1. Stat 100 March 20
Chapter 19, Problems 1-7
Reread Chapter 4

2. Basic statistical problem
Use a sample to estimate something about a population
Example: Use sample of n = 50 students to estimate mean number of classes missed per week by all PSU students

3. Margin of Error A sample is not likely to match the population exactly
Margin of error = likely upper bound on sampling error
Difference between sample result and population value is likely to be smaller than the margin of error.

4. Confidence Interval
Confidence interval is an interval that is likely to catch a population value.
Confidence level = probability procedure provides interval that captures population value.
Most common confidence level is 95%

5. Calculating a Confidence Interval
Sample estimate ± margin of error
Last time we looked at percents
Today, we look at estimating averages (means)

6. Margin of Error for Sample Mean
SEM = “standard error of the mean”
SEM= SD of data / sqrt(n)
Margin of error for a mean = 2 × SEM =2 × [SD of data / sqrt(n)]

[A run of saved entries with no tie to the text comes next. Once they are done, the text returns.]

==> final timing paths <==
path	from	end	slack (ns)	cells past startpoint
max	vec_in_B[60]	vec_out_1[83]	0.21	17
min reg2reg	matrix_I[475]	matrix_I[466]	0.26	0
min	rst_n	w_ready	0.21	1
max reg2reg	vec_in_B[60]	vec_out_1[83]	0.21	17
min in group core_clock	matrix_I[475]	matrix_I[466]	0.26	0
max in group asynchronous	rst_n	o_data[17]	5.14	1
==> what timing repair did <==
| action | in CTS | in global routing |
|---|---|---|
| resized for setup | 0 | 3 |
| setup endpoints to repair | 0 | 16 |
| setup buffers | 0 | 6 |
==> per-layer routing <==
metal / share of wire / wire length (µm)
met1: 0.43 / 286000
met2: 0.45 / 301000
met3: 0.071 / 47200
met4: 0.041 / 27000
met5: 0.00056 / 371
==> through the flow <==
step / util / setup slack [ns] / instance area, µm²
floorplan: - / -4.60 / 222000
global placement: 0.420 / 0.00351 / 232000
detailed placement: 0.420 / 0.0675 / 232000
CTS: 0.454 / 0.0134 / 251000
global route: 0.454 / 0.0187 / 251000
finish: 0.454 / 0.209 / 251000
Context: an optimization exercise on an open-source flow, tuned for small area. The choices shown serve that exercise and are no tape-out recipe.
Function was checked by simulation only, so behaviour that the tests miss may differ from the original.
No activity file was given, so power comes from the tool's default toggle rates.

### flow/run.sh
#!/bin/bash
# synth_recipe.tcl (not shown) runs the flow's synth.tcl, then flattens the netlist and writes it again
# the make line also repeats each setting of config.mk as NAME=value (left out here)
make -C /OpenROAD-flow-scripts/flow DESIGN_CONFIG=/design/flow/config.mk WORK_HOME=/design/flow/orfs CLKGATE_MAP_FILE= SYNTH_SCRIPT=/design/flow/synth_recipe.tcl finish
### flow/config.mk
export PLATFORM = sky130hd
export DESIGN_NAME = processor
export DESIGN_NICKNAME = processor
export VERILOG_FILES = /design/flow/design.v
export SDC_FILE = /design/flow/constraint.sdc
export NUM_CORES = 4
export LEC_CHECK = 0
export CAP_MARGIN = 20
export CORE_MARGIN = 2
export CORE_UTILIZATION = 40
export SLEW_MARGIN = 20
### flow/constraint.sdc
create_clock -name core_clock -period 7.0 [get_ports {clk}]
set_input_delay 1.4000 -clock core_clock [delete_from_list [all_inputs] [get_ports {clk}]]
set_output_delay 1.4000 -clock core_clock [all_outputs]
set_load 0.01 [all_outputs]
### flow/design.v
`timescale 1ns/1ps
module processor(a,b,instruction,clk,rst,y);
    input [31:0] a,b;
    input [31:0] instruction;
    input clk, rst;
    wire [31:0] rs1, rs2;
    output [31:0] y;
    wire [31:0] rd;
    wire [4:0] rs1_address, rs2_address, rd_address;
    wire [6:0] opcode, p;
    wire [2:0] func;
    wire [3:0] cs;
    instruction_decoder id(instruction,opcode,clk,p,func,rs1_address,rs2_address,rd_address);
    register_bank rg(a,b,rs1_address,rs2_address,rd_address,rd,rs1,rs2,rst,clk);
    controller cn(p,func,cs);
    alu ar(rs1,rs2,cs,rd,y);
endmodule
`timescale 1ns/1ps
module instruction_decoder(instruction,opcode,clk,p,func,rs1_address,rs2_address,rd_address);
    input [31:0] instruction;
    input clk;
    output reg [6:0] opcode, p;
    output reg [2:0] func;
    output reg [4:0] rs1_address, rs2_address, rd_address;
    always@(instruction) begin
        opcode = instruction[6:0];
        p = instruction[31:25];
        func = instruction[14:12];
        rs1_address = instruction[19:15];
        rs2_address = instruction[24:20];
        rd_address = instruction[11:7];
    end
endmodule
`timescale 1ns/1ps
module register_bank (a,b,rs1_address,rs2_address,rd_address,rd,rs1,rs2,rst,clk);
    input [31:0] a,b,rd;
    input [4:0] rs1_address,rs2_address,rd_address;
    input rst,clk;
    output reg [31:0] rs1,rs2;
    always@(posedge clk) begin
        if(rst==0) begin
            rs1 <= (rs1_address==rs2_address) ? b : a;
            rs2 <= b;
        end
    end
endmodule
`timescale 1ns/1ps
module controller(p,func,cs);
    input [2:0] func;
    input [6:0] p;
    output reg [3:0] cs;
    always@(func,p) begin
        cs = {p[5],func};
    end
endmodule
`timescale 1ns/1ps
module alu(rs1,rs2,cs,rd,y);
    input [3:0] cs;
    output reg [31:0] y;
    input [31:0] rs1, rs2;
    output reg [31:0] rd;
    wire signed [31:0] sA = rs1;
    wire signed [31:0] sB = rs2;
    parameter
      ADD = 4'b0000,
      SUB = 4'b1000,
      SLL = 4'b0001,
      SLT = 4'b0010,
      SLTU = 4'b0011,
      XOR = 4'b0100,
      SRL = 4'b0101,
      SRA = 4'b1101,
      OR = 4'b0110,
      AND = 4'b0111;
    always@(cs,rs1,rs2) begin
    case(cs)
        ADD: begin
            rd = rs1+rs2;
            y=rd;
        end
        SUB: begin
            rd = rs1-rs2;
            y=rd;
        end
        SLL:begin
            rd = rs1 << rs2[4:0];
            y=rd;
        end
        SLT: begin
            rd = {31'd0,(sA < sB)};
            y=rd;
        end
        SLTU: begin
            rd = {31'd0,(rs1 < rs2)};
            y=rd;
        end
        XOR: begin
            rd = rs1 ^ rs2;
            y=rd;
        end
        SRL: begin
            rd = rs1 >> rs2[4:0];
            y=rd;
        end
        SRA: begin
            rd = sA >>> rs2[4:0];
            y=rd;
        end
        OR: begin
            rd = rs1 | rs2;
            y=rd;
        end
        AND: begin
            rd = rs1 & rs2;
            y=rd;
        end
        default: begin
            rd = 0; y=rd;
        end
    endcase
    end
endmodule
Source: an optimization exercise on an open RTL-to-GDS flow (aim: small area and a short achievable clock period). Production flows keep margins and buffers that such runs may drop. No functional check of the RTL was part of any run shown here. Power figures rest on the tool's default switching activity, not on a simulated workload.

==> config.mk <==
export PLATFORM = sky130hd
export DESIGN_NAME = Dividor_Segmentado
export DESIGN_NICKNAME = Dividor_Segmentado
export VERILOG_FILES = /design/flow/design.v
export SDC_FILE = /design/flow/constraint.sdc
export NUM_CORES = 4
export LEC_CHECK = 0
export ABC_AREA = 1
export CAP_MARGIN = 30
export CORE_MARGIN = 2
export CORE_UTILIZATION = 40
export CTS_CLUSTER_DIAMETER = 100
export CTS_CLUSTER_SIZE = 30
export SETUP_SLACK_MARGIN = 3.6
export SLEW_MARGIN = 30
export TNS_END_PERCENT = 5
==> constraint.sdc <==
create_clock -name core_clock -period 6.0 [get_ports {CLK}]
set_input_delay 1.2000 -clock core_clock [delete_from_list [all_inputs] [get_ports {CLK}]]
set_output_delay 1.2000 -clock core_clock [all_outputs]
set_load 0.01 [all_outputs]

7. Example of Estimating a Population Mean
Spring ‘98 Stat 100 survey included question about hours of sleep the previous night.
For n = 190 students, mean was 7.1 hours and standard deviation was 1.95 hours.

9. Basic elements of the problem
Population = all 40,000 PSU students
Sample = 190 students in Stat 100
Value of interest = mean hours of sleep the previous night
Sample mean = 7.1 hours
Objective: Estimate mean hours of sleep for population

10. Margin of error for the sample mean
Margin of error= 2 × SEM = 2 × [SD/sqrt(n)]
SD of data = 1.95, and n = 190
Margin of Error = 2 × [1.95/sqrt(190)] = 0.28 hours (About 0.3 hours)
Interpretation: It is likely that the sample mean is within 0.3 hours of the population mean

11. 95% Confidence Interval for Population Mean
Sample mean ± margin of error
7.1 ± 0.3 hours, or from 6.8 to 7.4 hours.
95% confident that in the population, mean hours of sleep is between 6.8 and 7.4.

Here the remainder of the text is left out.